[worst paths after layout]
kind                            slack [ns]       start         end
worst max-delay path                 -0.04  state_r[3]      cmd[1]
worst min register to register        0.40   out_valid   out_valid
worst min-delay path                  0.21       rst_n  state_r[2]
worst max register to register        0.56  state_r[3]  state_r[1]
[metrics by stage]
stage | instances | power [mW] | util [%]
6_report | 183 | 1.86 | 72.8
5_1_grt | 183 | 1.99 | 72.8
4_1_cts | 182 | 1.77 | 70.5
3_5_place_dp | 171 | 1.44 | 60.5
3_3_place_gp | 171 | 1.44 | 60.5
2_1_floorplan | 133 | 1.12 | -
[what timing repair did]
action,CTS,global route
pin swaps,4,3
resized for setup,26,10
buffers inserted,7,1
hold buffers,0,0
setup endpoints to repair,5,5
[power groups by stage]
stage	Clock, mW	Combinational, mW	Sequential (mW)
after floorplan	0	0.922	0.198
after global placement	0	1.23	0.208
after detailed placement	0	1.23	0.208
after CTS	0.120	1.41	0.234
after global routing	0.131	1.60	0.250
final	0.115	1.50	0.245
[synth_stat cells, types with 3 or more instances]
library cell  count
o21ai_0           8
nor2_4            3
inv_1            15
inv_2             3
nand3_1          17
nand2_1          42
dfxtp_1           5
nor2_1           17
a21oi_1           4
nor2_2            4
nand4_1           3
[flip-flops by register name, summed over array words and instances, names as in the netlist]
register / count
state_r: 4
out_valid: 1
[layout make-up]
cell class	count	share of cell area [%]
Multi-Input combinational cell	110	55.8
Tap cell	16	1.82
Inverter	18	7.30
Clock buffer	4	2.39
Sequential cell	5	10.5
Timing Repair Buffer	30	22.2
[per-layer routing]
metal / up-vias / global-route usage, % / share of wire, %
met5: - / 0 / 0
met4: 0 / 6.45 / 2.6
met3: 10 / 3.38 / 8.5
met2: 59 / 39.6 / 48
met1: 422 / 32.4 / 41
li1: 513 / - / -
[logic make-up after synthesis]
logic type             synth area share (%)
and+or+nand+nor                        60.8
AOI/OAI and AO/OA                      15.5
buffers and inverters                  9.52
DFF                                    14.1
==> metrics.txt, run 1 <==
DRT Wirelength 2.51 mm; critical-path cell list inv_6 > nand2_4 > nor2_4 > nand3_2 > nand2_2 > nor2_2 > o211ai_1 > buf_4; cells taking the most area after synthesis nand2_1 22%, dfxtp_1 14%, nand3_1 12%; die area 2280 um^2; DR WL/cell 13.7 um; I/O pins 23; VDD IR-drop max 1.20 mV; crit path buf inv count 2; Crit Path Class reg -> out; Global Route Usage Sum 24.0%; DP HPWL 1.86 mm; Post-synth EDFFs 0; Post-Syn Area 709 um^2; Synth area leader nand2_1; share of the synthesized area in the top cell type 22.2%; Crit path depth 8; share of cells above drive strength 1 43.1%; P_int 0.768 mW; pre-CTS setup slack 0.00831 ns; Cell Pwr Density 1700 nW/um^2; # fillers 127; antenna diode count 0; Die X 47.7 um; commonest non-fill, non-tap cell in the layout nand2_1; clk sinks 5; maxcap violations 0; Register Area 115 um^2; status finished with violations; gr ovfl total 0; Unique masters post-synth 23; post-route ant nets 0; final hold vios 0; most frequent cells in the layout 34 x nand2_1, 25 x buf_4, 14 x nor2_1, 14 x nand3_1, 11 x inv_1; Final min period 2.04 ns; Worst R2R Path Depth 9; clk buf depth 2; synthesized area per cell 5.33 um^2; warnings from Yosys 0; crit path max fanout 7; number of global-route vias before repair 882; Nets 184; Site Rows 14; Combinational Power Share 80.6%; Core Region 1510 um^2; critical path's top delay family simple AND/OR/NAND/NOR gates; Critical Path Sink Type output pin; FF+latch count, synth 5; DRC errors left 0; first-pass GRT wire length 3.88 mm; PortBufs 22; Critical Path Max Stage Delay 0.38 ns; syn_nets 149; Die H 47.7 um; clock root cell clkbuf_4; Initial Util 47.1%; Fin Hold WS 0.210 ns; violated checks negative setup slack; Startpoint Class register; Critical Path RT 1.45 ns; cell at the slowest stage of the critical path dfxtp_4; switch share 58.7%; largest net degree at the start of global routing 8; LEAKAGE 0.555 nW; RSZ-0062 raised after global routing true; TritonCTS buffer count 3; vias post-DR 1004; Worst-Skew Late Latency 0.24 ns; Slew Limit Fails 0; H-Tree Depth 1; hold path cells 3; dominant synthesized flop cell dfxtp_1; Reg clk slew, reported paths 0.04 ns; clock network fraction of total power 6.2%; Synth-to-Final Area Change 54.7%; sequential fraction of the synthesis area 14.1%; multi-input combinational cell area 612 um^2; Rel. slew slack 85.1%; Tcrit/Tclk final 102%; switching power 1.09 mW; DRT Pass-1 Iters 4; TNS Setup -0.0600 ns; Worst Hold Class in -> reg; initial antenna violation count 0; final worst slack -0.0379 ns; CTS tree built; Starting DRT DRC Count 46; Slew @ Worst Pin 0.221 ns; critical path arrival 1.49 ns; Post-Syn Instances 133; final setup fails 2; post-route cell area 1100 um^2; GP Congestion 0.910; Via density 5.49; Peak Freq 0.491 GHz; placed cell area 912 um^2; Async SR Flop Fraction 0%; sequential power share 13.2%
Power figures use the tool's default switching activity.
==> src/sv/pwm_pkg.sv <==
// shared types, constants and register map of the path wildcard matcher
package pwm_pkg;

    // pattern geometry
    localparam int PATTERN_MAX   = 32;
    localparam int NUM_POS       = PATTERN_MAX + 1;
    localparam int POS_W         = $clog2(NUM_POS);
    localparam int NUM_PAT_REGS  = 4;
    localparam int NUM_REG_BYTES = 8 * NUM_PAT_REGS;
    localparam int LEN_W         = 6;

    // apb geometry
    localparam int ADDR_W = 6;
    localparam int DATA_W = 64;
    localparam int IDX_W  = 3;

    // register indexes
    localparam logic [IDX_W-1:0] REG_PAT_0  = 3'd0;
    localparam logic [IDX_W-1:0] REG_PAT_1  = 3'd1;
    localparam logic [IDX_W-1:0] REG_PAT_2  = 3'd2;
    localparam logic [IDX_W-1:0] REG_PAT_3  = 3'd3;
    localparam logic [IDX_W-1:0] REG_LEN    = 3'd4;

    // special pattern bytes
    localparam logic [7:0] STAR_CHAR  = 8'h2A;
    localparam logic [7:0] SLASH_CHAR = 8'h2F;
    localparam logic [7:0] END_CHAR   = 8'h00;

    typedef logic [NUM_POS-1:0][7:0] pat_bytes_t;
    typedef logic [NUM_POS-1:0]      pos_vec_t;

    // configuration handed from the register block to the datapath
    typedef struct packed {
        pat_bytes_t         pat;
        logic [POS_W-1:0]   len;
        logic               restart;
    } cfg_t;

    // per-cycle control broadcast to every cell
    typedef struct packed {
        logic restart;
        logic step;
    } cell_ctrl_t;

endpackage

==> src/sv/pwm_regs.sv <==
// apb register block holding the pattern bytes and the pattern length
module pwm_regs (
    input  logic                        aclk,
    input  logic                        aresetn,
    input  logic                        psel,
    input  logic                        penable,
    input  logic                        pwrite,
    input  logic [pwm_pkg::ADDR_W-1:0]  paddr,
    input  logic [pwm_pkg::DATA_W-1:0]  pwdata,
    output logic [pwm_pkg::DATA_W-1:0]  prdata,
    output logic                        pready,
    output pwm_pkg::cfg_t               cfg
);

    logic [pwm_pkg::NUM_PAT_REGS-1:0][pwm_pkg::DATA_W-1:0] pat_reg;
    logic [pwm_pkg::NUM_PAT_REGS-1:0][pwm_pkg::DATA_W-1:0] pat_next;
    logic [pwm_pkg::LEN_W-1:0]                             len_reg;
    logic [pwm_pkg::LEN_W-1:0]                             len_next;
    logic [pwm_pkg::IDX_W-1:0]                             idx;
    logic                                                  wr;

    assign pready = 1'b1;
    assign idx    = paddr[pwm_pkg::ADDR_W-1:3];
    assign wr     = psel && penable && pwrite && pready;

    // register writes
    always_comb begin
        pat_next = pat_reg;
        len_next = len_reg;
        if (wr) begin
            case (idx)
                pwm_pkg::REG_PAT_0,
                pwm_pkg::REG_PAT_1,
                pwm_pkg::REG_PAT_2,
                pwm_pkg::REG_PAT_3: pat_next[idx[1:0]] = pwdata;
                pwm_pkg::REG_LEN:   len_next = pwdata[pwm_pkg::LEN_W-1:0];
                default:            ;
            endcase
        end
    end

    always_ff @(posedge aclk) begin
        if (!aresetn) begin
            pat_reg <= '0;
            len_reg <= '0;
        end else begin
            pat_reg <= pat_next;
            len_reg <= len_next;
        end
    end

    // read back
    always_comb begin
        case (idx)
            pwm_pkg::REG_PAT_0,
            pwm_pkg::REG_PAT_1,
            pwm_pkg::REG_PAT_2,
            pwm_pkg::REG_PAT_3: prdata = pat_reg[idx[1:0]];
            pwm_pkg::REG_LEN:   prdata = {{(pwm_pkg::DATA_W-pwm_pkg::LEN_W){1'b0}}, len_reg};
            default:            prdata = '0;
        endcase
    end

    // pattern bytes per position, zero past the registers
    always_comb begin
        for (int i = 0; i < pwm_pkg::NUM_POS; i++) begin
            if (i < pwm_pkg::NUM_REG_BYTES) begin
                cfg.pat[i] = pat_reg[2'(i >> 3)][8*(i & 7) +: 8];
            end else begin
                cfg.pat[i] = pwm_pkg::END_CHAR;
            end
        end
    end

    // clamp the length to PATTERN_MAX, the widest pattern
    always_comb begin
        // any write restarts the current path
        cfg.restart = wr;
        if (len_reg > pwm_pkg::LEN_W'(pwm_pkg::PATTERN_MAX)) begin
            cfg.len = pwm_pkg::POS_W'(pwm_pkg::PATTERN_MAX);
        end else begin
            cfg.len = pwm_pkg::POS_W'(len_reg);
        end
    end

endmodule

==> src/sv/pwm_cell.sv <==
// one pattern position: holds its active bit and forwards literal matches
module pwm_cell (
    input  logic                aclk,
    input  logic                aresetn,
    input  pwm_pkg::cell_ctrl_t ctrl,
    input  logic                init_bit,
    input  logic [7:0]          pat_char,
    input  logic                pos_en,
    input  logic [7:0]          path_char,
    input  logic                cur_bit,
    input  logic                fwd_in,
    output logic                act_bit,
    output logic                prop,
    output logic                fwd_out
);

    logic act_reg;
    logic act_next;
    logic is_star;
    logic lit_hit;
    logic keep;

    // star positions pass activity on, literals consume one byte
    assign is_star = (pat_char == pwm_pkg::STAR_CHAR);
    assign prop    = pos_en && is_star;
    assign lit_hit = pos_en && !is_star && (pat_char == path_char);
    assign fwd_out = cur_bit && lit_hit;
    assign keep    = cur_bit && prop && (path_char != pwm_pkg::SLASH_CHAR);

    always_comb begin
        act_next = act_reg;
        if (ctrl.restart) begin
            act_next = init_bit;
        end else if (ctrl.step) begin
            act_next = keep || fwd_in;
        end
    end

    always_ff @(posedge aclk) begin
        if (!aresetn) begin
            act_reg <= init_bit;
        end else begin
            act_reg <= act_next;
        end
    end

    assign act_bit = act_reg;

endmodule

==> src/sv/path_wildcard_matcher_core.sv <==
// top level of the path wildcard matcher: cell row, star closure and result buffer
//
// Usage: the pattern is written over the APB port (four 64-bit byte registers at
// 0x00..0x18, length at 0x20); any write restarts the path in progress. The path
// streams in on s_tdata, one byte per request, and a zero byte ends it. For every
// zero byte one result request leaves on m_tdata bit 0 (1 = whole path matched).
// Throughput: one byte per cycle while s_tready is high; each cell updates its
// active bit on every accepted byte or restart, and the critical path is the
// star-closure carry chain across all positions followed by one byte compare in
// each cell. The result is registered in the buffer's output or second entry.
// A two-entry result buffer keeps s_tready high while one result waits; with two
// results pending and the receiver stalled, s_tready drops until m_tready returns.
// Reset (aresetn low, synchronous) clears the pattern to length zero, empties the
// result buffer and puts the active set back at the start position.
module path_wildcard_matcher_core (
    input  logic                        aclk,
    input  logic                        aresetn,
    // apb configuration
    input  logic                        psel,
    input  logic                        penable,
    input  logic                        pwrite,
    input  logic [pwm_pkg::ADDR_W-1:0]  paddr,
    input  logic [pwm_pkg::DATA_W-1:0]  pwdata,
    output logic [pwm_pkg::DATA_W-1:0]  prdata,
    output logic                        pready,
    // path bytes
    input  logic                        s_tvalid,
    output logic                        s_tready,
    input  logic [7:0]                  s_tdata,    // [7:0] path_char
    // match results
    output logic                        m_tvalid,
    input  logic                        m_tready,
    output logic [7:0]                  m_tdata     // [0] matched, [7:1] zero
);

    pwm_pkg::cfg_t       cfg;
    pwm_pkg::cell_ctrl_t ctrl;
    pwm_pkg::pos_vec_t   act;
    pwm_pkg::pos_vec_t   prop;
    pwm_pkg::pos_vec_t   cur;
    logic [pwm_pkg::NUM_POS:0] fwd;
    logic [pwm_pkg::NUM_POS:0] gen_ext;
    logic [pwm_pkg::NUM_POS:0] prop_ext;
    logic [pwm_pkg::NUM_POS:0] sum;
    logic [pwm_pkg::NUM_POS:0] carry;

    logic s_acc;
    logic is_end;
    logic push;
    logic pop;
    logic matched;

    logic out_valid_reg, out_valid_next;
    logic out_data_reg,  out_data_next;
    logic skid_valid_reg, skid_valid_next;
    logic skid_data_reg,  skid_data_next;

    pwm_regs u_regs (
        .aclk    (aclk),
        .aresetn (aresetn),
        .psel    (psel),
        .penable (penable),
        .pwrite  (pwrite),
        .paddr   (paddr),
        .pwdata  (pwdata),
        .prdata  (prdata),
        .pready  (pready),
        .cfg     (cfg)
    );

    // input handshake
    assign s_tready     = !skid_valid_reg;
    assign s_acc        = s_tvalid && s_tready;
    assign is_end       = (s_tdata == pwm_pkg::END_CHAR);
    assign push         = s_acc && is_end;
    assign ctrl.restart = cfg.restart || push;
    assign ctrl.step    = s_acc && !is_end;

    // star closure: a carry chain through runs of star positions
    assign prop_ext = {1'b0, prop};
    assign gen_ext  = {1'b0, act & prop};
    assign sum      = prop_ext + gen_ext;
    assign carry    = sum ^ prop_ext ^ gen_ext;
    assign cur      = act | carry[pwm_pkg::NUM_POS-1:0];
    assign matched  = cur[cfg.len];

    // row of position cells
    assign fwd[0] = 1'b0;
    for (genvar i = 0; i < pwm_pkg::NUM_POS; i++) begin : g_cell
        pwm_cell u_cell (
            .aclk      (aclk),
            .aresetn   (aresetn),
            .ctrl      (ctrl),
            .init_bit  (i == 0),
            .pat_char  (cfg.pat[i]),
            .pos_en    (pwm_pkg::POS_W'(i) < cfg.len),
            .path_char (s_tdata),
            .cur_bit   (cur[i]),
            .fwd_in    (fwd[i]),
            .act_bit   (act[i]),
            .prop      (prop[i]),
            .fwd_out   (fwd[i+1])
        );
    end

    // two-entry result buffer
    assign pop = out_valid_reg && m_tready;

    always_comb begin
        out_valid_next  = out_valid_reg;
        out_data_next   = out_data_reg;
        skid_valid_next = skid_valid_reg;
        skid_data_next  = skid_data_reg;
        if (skid_valid_reg) begin
            if (pop) begin
                out_data_next   = skid_data_reg;
                skid_valid_next = 1'b0;
            end
        end else if (push) begin
            if (out_valid_reg && !pop) begin
                skid_valid_next = 1'b1;
                skid_data_next  = matched;
            end else begin
                out_valid_next = 1'b1;
                out_data_next  = matched;
            end
        end else if (pop) begin
            out_valid_next = 1'b0;
        end
    end

    always_ff @(posedge aclk) begin
        if (!aresetn) begin
            out_valid_reg  <= 1'b0;
            skid_valid_reg <= 1'b0;
        end else begin
            out_valid_reg  <= out_valid_next;
            skid_valid_reg <= skid_valid_next;
        end
        out_data_reg  <= out_data_next;
        skid_data_reg <= skid_data_next;
    end

    assign m_tvalid = out_valid_reg;
    assign m_tdata  = {7'b0, out_data_reg};

    // a held second result always sits behind a valid first one
    a_skid_behind_out: assert property (@(posedge aclk) disable iff (!aresetn)
        skid_valid_reg |-> out_valid_reg)
        else $error("result buffer holds a second entry without a first");

    // a restart leaves only the start position active
    a_restart_start: assert property (@(posedge aclk) disable iff (!aresetn)
        ctrl.restart |=> (act == pwm_pkg::pos_vec_t'(1)))
        else $error("active set not at start position after restart");

    // the last position never forwards a literal match off the row
    a_no_overrun: assert property (@(posedge aclk) disable iff (!aresetn)
        fwd[pwm_pkg::NUM_POS] == 1'b0)
        else $error("literal match forwarded past the last position");

    // an end byte always yields a visible result next cycle
    a_end_gives_result: assert property (@(posedge aclk) disable iff (!aresetn)
        push |=> m_tvalid)
        else $error("end of path accepted without a result");

endmodule

==> config.mk <==
export PLATFORM = sky130hd
export DESIGN_NAME = path_wildcard_matcher_core
export DESIGN_NICKNAME = d
export VERILOG_FILES = /design/src/sv/pwm_pkg.sv /design/src/sv/pwm_regs.sv /design/src/sv/pwm_cell.sv /design/src/sv/path_wildcard_matcher_core.sv
export SDC_FILE = /design/constraint.sdc
export NUM_CORES = 1
export LEC_CHECK = 0
export BUFFER_PORTS_ARGS = -buffer_cell sky130_fd_sc_hd__buf_2
export CAP_MARGIN = 20
export CORE_AREA = 3 3 203 205
export DETAILED_ROUTE_END_ITERATION = 10
export DIE_AREA = 0 0 206 208
export HOLD_SLACK_MARGIN = 0.05
export SETUP_SLACK_MARGIN = 0.02
export SYNTH_ARGS = -nofsm -noshare
export SYNTH_HDL_FRONTEND = slang
export SYNTH_SLANG_ARGS = --single-unit
==> constraint.sdc <==
create_clock -name aclk -period 3.94 [get_ports aclk]
set_clock_uncertainty 0.2 [all_clocks]
set_input_delay 0.788 -clock aclk [delete_from_list [all_inputs] [get_ports aclk]]
set_output_delay 0.788 -clock aclk [all_outputs]
set_load 0.01 [all_outputs]
# [After elaboration in Yosys (flattened, before gate mapping)]
# Cells that the tools add are included.
[word_totals] wordCells=263 output_inout_bits=75 in_bits=85 reg_bits=283
[classes] n_reduce_logical=150 n_eq_ne=40 mux=20 n_addsub=1 n_bitwise=6 magnitude_cmp=20
[ops] operator="$bwmux W256" count=1
[ops] operator="$bmux W64 S2" count=1
[ops] operator="$demux W64 S2" count=1
[ops] operator="$eq A8 B6 Y1 const B" count=16
[ops] operator="$eq A8 B8 Y1" count=16
[ops] operator="$mux W64" count=2
[ops] operator="$pmux W64 S2" count=1
[ops] operator="$logic_and A1 B1 Y1" count=104
[ops] operator="$lt A4 B6 Y1 const A" count=8
[ops] operator="$lt A3 B6 Y1 const A" count=4
[ops] operator="$logic_not A1 Y1" count=19
[ops] operator="$add A16 B17 Y18" count=1
[ops] operator="$or A17 B18 Y18" count=1
[ops] operator="$xor A18 B16 Y18" count=1
[ops] operator="$xor A18 B17 Y18" count=1
[ops] operator="$and A17 B16 Y17" count=1
[ops] operator="$logic_or A1 B1 Y1" count=16
[ops] operator="$lt A1 B6 Y1 const A" count=2
[ops] operator="$lt A2 B6 Y1 const A" count=2
[ops] operator="$mux W1" count=12
[ops] operator="$reduce_and A3 Y1" count=3
[ops] operator="$logic_not A8 Y1" count=1
[ops] operator="$ne A8 B6 Y1 const B" count=1
[ops] operator="$lt A6 B7 Y1 const B" count=1
[ops] operator="15 further kinds" count=21

# [Depth between registers and ports, before layout]
# Gate-level depths: netlist (run 1).
[logic_depth] depth_word=14 ltp_mapped=10 depth_no_buf=8

# [By module]
# Synthesis (run 1) repeated with hierarchy kept, for this count alone.
[unflattened] cells_unflattened=2591 area_unflattened_um2=23338.6
[modules_own_cells] mod="pwm_regs" cells_each=1361 instances=1 area_per_inst_um2=13819.5 seq_area_each_um2=5245.0
[modules_own_cells] mod="pwm_cell" cells_each=25 instances=33 area_per_inst_um2=211.5 seq_area_each_um2=30.0
[modules_own_cells] mod="path_wildcard_matcher_core" cells_each=405 instances=1 area_per_inst_um2=2541.2 seq_area_each_um2=100.1

# [Worst setup path before layout (run 1)]
# No wires, ideal clock.
[synth_path] path_type="input port to output port" from="input paddr[4] in the netlist's numbering" to="output prdata[2] in the netlist's numbering" required_time_ns=2.952 t_arrival_ns=2.280 path_slack_ns=0.672 n_path_buf=3 cell_stages=6 cell_sequence="clkbuf_1 > clkbuf_1 > buf_1 > mux4_2 > inv_1 > o21ai_0"
[synth_via] elab_chain_len=3 word_cells_on_any_way=9 cone_classes="eq/ne (4); mux (3); reduce/logical (2)"
[synth_lines] element="from (decl)" line_no="path_wildcard_matcher_core.sv:22" text="input logic [pwm_pkg::ADDR_W-1:0] paddr,"
[synth_lines] element="$eq A3 B1 Y1, or another cell as far along" line_no="pwm_regs.sv:54" text="case (idx)"
[synth_lines] element="$reduce_or A4 Y1 / $mux W64 (equally long branches)" line_no="pwm_regs.sv:54, pwm_regs.sv:58"
[synth_lines] element="$pmux W64 S2 (*)" line_no="pwm_regs.sv:54"
[synth_lines] element="to (decl)" line_no="path_wildcard_matcher_core.sv:24" text="output logic [pwm_pkg::DATA_W-1:0] prdata,"
# Mark *: on every way between the ends. The rest lies on a longest branch, timed or not. The select of a mux whose other input is x is not followed.

# [Worst setup path after layout (run 1)]
[layout_path] from="register u_regs.len_reg[4] in the netlist's numbering" to="register out_data_reg, data pin"
[layout_via] elab_chain_len=14 word_cells_on_any_way=44 cone_classes="add/sub (1); order compare (17); mux (6); bitwise (4); reduce/logical (16)"
[layout_lines] element="from (decl)" line_no="pwm_regs.sv:17" text="logic [pwm_pkg::LEN_W-1:0] len_reg;"
[layout_lines] element="from (signal assigned)" line_no="pwm_regs.sv:48" text="len_reg <= len_next;"
[layout_lines] element="$gt A6 B6 Y1" line_no="pwm_regs.sv:79" text="if (len_reg > pwm_pkg::LEN_W'(pwm_pkg::PATTERN_MAX)) begin"
[layout_lines] element="$mux W6 (*)" line_no="pwm_regs.sv:79"
[layout_lines] element="$lt A1 B6 Y1, or another cell as far along" line_no="path_wildcard_matcher_core.sv:96" text=".pos_en (pwm_pkg::POS_W'(i) < cfg.len),"
[layout_lines] element="$logic_and A1 B1 Y1" line_no="pwm_cell.sv:25" text="assign prop = pos_en && is_star;"
[layout_lines] element="$and A17 B16 Y17" line_no="path_wildcard_matcher_core.sv:81" text="assign gen_ext = {1'b0, act & prop};"
[layout_lines] element="$add A16 B17 Y18" line_no="path_wildcard_matcher_core.sv:82" text="assign sum = prop_ext + gen_ext;"
[layout_lines] element="$xor A18 B16 Y18" line_no="path_wildcard_matcher_core.sv:83" text="assign carry = sum ^ prop_ext ^ gen_ext;"
[layout_lines] element="$xor A18 B17 Y18" line_no="path_wildcard_matcher_core.sv:83"
[layout_lines] element="$or A17 B18 Y18" line_no="path_wildcard_matcher_core.sv:84" text="assign cur = act | carry[pwm_pkg::NUM_POS-1:0];"
[layout_lines] element="$bmux W1 S6 (*)" line_no="path_wildcard_matcher_core.sv:85" text="assign matched = cur[cfg.len];"
[layout_lines] element="$mux W1 (implied by the code) (*)" line_no="path_wildcard_matcher_core.sv:85"
[layout_lines] element="$mux W1 (*)" line_no="path_wildcard_matcher_core.sv:120" text="if (out_valid_reg && !pop) begin"
[layout_lines] element="$mux W1 (*)" line_no="path_wildcard_matcher_core.sv:119" text="end else if (push) begin"
[layout_lines] element="$mux W1 (*)" line_no="path_wildcard_matcher_core.sv:114" text="if (skid_valid_reg) begin"
[layout_lines] element="net out_data_next" line_no="path_wildcard_matcher_core.sv:54" text="logic out_data_reg, out_data_next;"
[layout_lines] element="to (signal assigned)" line_no="path_wildcard_matcher_core.sv:140" text="out_data_reg <= out_data_next;"
[layout_lines] element="to (decl)" line_no="path_wildcard_matcher_core.sv:54"
# The timed path passes the listed nets; every way through them passes the cells marked *. The select of a mux whose other input is x is not followed.
# A chain may end at the register's enable or synchronous reset.

==> results.toml, run 1 <==
[run_status]
status = "completed"

[timing]
fin_crit_sh = 0.932
final-hold-violation-count = 0
worst_slack_ns = 0.268
finalSetupTns_ns = 0
max_slew_margin = 0.125
worstMarginPinSlew_ns = 1.31
setup_viol = 0
grt_setup_unrepaired = "no"
clock.fmax_ghz = 0.272
finalCriticalPeriod_ns = 3.67
slew_violations = 0
timing.hold.ws_ns = 0.261

[detailed_routing]
antenna_left = 0
dr_total_vias = 13900
drt-initial-drc-count = 1112
drt-total-wl_um = 50500
drcViolationCount = 0
first_pass_iters = 5
routedWlPerCell_um = 20.1
avgViaCountPerCell = 5.52

[clocking]
clkSlewWorstSetupHoldPaths_ns = 0.06
clock_latency_ns = 0.57
cts_made_buffers = 31
cts.sinks = 283
htree_levels = 1
cts_buffer_depth = 3
cts_root_buf = "clkbuf_16"
cts_tree = "yes"

[global_route]
grt_pass1_vias = 13900
grt_usage = 0.232
antenna_found_initial = 5
grt_first_pass_wirelength_um = 80200
gr-total-overflow = 0
grt_max_degree = 264

[layout]
layout-drive-gt1-share = 0.173
final_nets = 2045
fin_cells = 2512
mostFrequentLayoutCells = "541 x nand2_1, 281 x dfxtp_1, 258 x a21boi_0"
layout_commonest_cell = "nand2_1"
fillerInstances = 3923
utilization = 0.455
regArea_um2 = 5690
final_area_um2 = 18000
multi_input_area_um2 = 9360
areaGrowthSynthToFinish_pct = 15.0

[synth]
yosysUniqueCellTypes = 72
synth.ff_latch_count = 283
async_flop_share = 0
avgSynthCellArea_um2 = 8.43
synth_edf_count = 2
postSynthCellCount = 1861
synth_area_um2 = 15700
ys.flop_type = "dfxtp_1"
yosys_warnings = 0
ys_seq_area_frac = 0.362

[setup_path]
required_ns = 4.11
critPathKind = "reg -> reg"
arrival_ns = 3.84
startpoint_type = "flop"
end_kind = "flop"
path_max_fanout = 14

[die]
ios = 160
coreArea_um2 = 39600
num_rows = 73
fp.dieW_um = 206
die_area_um2 = 42800
start_util = 0.396
die_h_um = 208

[run]
drv_cap = 0

[placed_design]
placed_cell_area_um2 = 17000
dp_cells = 2451
portBuffers = 148
gp_congestion = 0.936
pre_cts_slack_ns = 0.312
hpwl_um = 34100

[power]
total_power_mw = 6.22
peakVddDrop_mv = 0.268
total_leakage_power_nw = 6.47
power.density_nw_per_um2 = 345

[min_path]
hp-class = "reg -> reg"
layer usage:
layer,share of wire,track usage
met1,0.47,0.335
met2,0.46,0.375
met3,0.060,0.0304
met4,0.013,0.0438
met5,0.00067,0
where the power goes:
part,internal (mW),switching (mW),leakage [nW]
clock network,1.61,1.19,0.476
logic,0.199,0.300,3.70
registers,2.89,0.0294,2.28
cell type report:
class / count / share of cell area
multi-input cells: 1417 / 0.519
repair buffers: 210 / 0.0716
clock buffers: 50 / 0.0515
well taps: 525 / 0.0364
clock inverters: 8 / 0.00270
diodes: 2 / 0.000277
inverters: 17 / 0.00354
flip-flops and latches: 283 / 0.315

**About this task:** In the data above, retype exactly and only the lines between the one holding "met4: 0 / 6.45 / 2.6" and the one holding "AOI/OAI and AO/OA", inclusive.

**Result:**
met4: 0 / 6.45 / 2.6
met3: 10 / 3.38 / 8.5
met2: 59 / 39.6 / 48
met1: 422 / 32.4 / 41
li1: 513 / - / -
[logic make-up after synthesis]
logic type             synth area share (%)
and+or+nand+nor                        60.8
AOI/OAI and AO/OA                      15.5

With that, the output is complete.